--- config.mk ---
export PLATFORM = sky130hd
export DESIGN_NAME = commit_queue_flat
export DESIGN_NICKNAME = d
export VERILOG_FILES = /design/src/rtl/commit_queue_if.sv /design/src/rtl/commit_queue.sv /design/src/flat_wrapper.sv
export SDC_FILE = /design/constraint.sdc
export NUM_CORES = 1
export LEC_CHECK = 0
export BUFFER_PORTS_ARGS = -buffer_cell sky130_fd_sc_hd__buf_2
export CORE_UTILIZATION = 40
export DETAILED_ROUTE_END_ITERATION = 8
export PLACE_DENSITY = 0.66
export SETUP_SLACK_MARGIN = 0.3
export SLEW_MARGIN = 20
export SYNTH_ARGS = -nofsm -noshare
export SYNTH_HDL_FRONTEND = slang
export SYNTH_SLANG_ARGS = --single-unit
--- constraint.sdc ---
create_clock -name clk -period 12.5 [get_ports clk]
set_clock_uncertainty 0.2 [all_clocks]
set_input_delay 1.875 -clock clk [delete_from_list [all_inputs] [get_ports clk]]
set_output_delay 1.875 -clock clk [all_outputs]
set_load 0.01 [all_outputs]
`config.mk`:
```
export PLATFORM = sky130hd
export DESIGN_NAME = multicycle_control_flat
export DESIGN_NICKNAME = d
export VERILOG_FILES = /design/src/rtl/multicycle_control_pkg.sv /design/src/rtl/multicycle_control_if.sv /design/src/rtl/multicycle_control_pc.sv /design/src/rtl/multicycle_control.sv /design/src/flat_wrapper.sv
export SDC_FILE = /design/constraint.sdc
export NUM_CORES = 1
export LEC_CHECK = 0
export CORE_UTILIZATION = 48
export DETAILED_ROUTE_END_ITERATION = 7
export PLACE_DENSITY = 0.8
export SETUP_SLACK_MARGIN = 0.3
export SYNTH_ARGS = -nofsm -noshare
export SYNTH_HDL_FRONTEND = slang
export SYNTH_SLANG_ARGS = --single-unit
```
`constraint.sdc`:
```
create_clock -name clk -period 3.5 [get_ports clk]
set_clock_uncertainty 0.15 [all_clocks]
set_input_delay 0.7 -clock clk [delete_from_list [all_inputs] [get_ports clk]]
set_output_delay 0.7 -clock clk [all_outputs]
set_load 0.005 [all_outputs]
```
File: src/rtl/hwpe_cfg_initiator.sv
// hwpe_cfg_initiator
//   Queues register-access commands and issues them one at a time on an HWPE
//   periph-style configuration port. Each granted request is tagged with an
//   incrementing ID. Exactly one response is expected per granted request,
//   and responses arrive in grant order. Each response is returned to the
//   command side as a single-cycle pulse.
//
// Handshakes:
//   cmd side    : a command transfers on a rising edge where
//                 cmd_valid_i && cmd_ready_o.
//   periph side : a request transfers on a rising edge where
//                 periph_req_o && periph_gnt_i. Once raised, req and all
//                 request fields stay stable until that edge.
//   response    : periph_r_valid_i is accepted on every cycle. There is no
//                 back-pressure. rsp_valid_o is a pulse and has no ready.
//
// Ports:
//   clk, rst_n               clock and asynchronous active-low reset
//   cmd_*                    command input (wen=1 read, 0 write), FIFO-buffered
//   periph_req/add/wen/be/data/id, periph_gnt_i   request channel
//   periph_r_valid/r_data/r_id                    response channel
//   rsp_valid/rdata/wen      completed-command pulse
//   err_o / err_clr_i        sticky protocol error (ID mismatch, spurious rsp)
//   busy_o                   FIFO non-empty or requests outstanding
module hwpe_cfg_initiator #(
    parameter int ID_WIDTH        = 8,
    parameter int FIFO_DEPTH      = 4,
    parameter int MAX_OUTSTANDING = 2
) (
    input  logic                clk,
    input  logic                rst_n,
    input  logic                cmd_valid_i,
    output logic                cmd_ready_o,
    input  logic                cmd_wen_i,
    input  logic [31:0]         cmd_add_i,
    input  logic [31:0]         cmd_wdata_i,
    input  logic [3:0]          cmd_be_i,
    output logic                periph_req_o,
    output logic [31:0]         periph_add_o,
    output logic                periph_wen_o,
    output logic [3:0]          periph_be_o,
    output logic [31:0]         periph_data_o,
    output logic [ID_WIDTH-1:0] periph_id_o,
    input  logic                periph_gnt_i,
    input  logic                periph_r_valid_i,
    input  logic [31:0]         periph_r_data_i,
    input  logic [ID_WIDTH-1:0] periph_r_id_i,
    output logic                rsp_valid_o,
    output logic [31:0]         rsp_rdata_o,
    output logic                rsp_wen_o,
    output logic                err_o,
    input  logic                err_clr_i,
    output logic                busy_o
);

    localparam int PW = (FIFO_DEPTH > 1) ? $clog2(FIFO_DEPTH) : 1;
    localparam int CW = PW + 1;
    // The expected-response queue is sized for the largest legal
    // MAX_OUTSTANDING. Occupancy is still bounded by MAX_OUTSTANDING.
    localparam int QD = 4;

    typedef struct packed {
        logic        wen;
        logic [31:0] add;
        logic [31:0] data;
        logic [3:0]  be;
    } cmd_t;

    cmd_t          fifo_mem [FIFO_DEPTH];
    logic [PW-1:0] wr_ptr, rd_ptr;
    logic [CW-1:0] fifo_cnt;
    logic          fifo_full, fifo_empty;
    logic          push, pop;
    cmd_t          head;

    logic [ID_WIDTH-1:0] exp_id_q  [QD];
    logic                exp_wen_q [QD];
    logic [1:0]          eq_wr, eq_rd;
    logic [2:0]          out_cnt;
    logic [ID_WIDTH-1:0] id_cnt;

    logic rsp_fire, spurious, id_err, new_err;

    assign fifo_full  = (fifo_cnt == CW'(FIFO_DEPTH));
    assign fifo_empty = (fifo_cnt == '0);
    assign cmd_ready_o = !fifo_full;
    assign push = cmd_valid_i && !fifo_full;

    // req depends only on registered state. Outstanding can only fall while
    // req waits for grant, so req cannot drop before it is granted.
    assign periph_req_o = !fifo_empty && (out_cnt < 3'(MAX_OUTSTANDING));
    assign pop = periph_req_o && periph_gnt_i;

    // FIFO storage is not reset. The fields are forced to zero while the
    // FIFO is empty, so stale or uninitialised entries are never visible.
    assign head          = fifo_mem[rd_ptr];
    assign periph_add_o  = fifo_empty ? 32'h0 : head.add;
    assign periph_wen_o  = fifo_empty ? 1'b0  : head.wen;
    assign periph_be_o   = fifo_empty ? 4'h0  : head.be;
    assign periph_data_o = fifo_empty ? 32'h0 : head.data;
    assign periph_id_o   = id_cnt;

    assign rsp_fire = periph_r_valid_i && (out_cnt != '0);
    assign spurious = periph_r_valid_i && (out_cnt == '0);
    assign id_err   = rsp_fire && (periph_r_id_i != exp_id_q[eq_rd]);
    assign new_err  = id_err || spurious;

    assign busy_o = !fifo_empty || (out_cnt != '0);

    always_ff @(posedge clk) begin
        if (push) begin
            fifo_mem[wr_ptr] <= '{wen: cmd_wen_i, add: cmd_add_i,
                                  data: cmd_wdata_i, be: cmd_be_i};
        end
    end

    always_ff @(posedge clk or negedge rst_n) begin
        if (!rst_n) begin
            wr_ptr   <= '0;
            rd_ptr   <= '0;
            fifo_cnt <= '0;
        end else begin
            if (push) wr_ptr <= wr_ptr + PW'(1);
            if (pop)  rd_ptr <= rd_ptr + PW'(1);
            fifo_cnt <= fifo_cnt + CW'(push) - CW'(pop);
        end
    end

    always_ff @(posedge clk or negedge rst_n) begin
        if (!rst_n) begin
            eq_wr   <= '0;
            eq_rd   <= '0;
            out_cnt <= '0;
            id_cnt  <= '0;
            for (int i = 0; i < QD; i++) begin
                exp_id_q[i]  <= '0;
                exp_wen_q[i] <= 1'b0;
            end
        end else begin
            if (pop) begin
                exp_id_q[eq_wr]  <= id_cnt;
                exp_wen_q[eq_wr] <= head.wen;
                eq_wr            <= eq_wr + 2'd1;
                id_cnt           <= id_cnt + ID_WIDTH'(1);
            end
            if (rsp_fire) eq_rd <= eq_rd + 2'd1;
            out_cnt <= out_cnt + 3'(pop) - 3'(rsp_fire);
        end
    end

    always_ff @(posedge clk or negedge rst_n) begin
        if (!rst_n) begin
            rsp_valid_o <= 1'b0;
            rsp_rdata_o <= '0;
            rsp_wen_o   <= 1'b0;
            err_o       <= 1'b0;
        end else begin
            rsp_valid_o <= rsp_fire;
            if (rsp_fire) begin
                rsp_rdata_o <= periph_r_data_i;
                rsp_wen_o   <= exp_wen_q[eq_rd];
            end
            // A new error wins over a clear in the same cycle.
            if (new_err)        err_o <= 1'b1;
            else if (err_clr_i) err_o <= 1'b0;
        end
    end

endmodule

> **What is required**: Scan the listing above for the word "transfers" and show each line where it is found.

> **Output of the exercise**:
//   cmd side    : a command transfers on a rising edge where
//   periph side : a request transfers on a rising edge where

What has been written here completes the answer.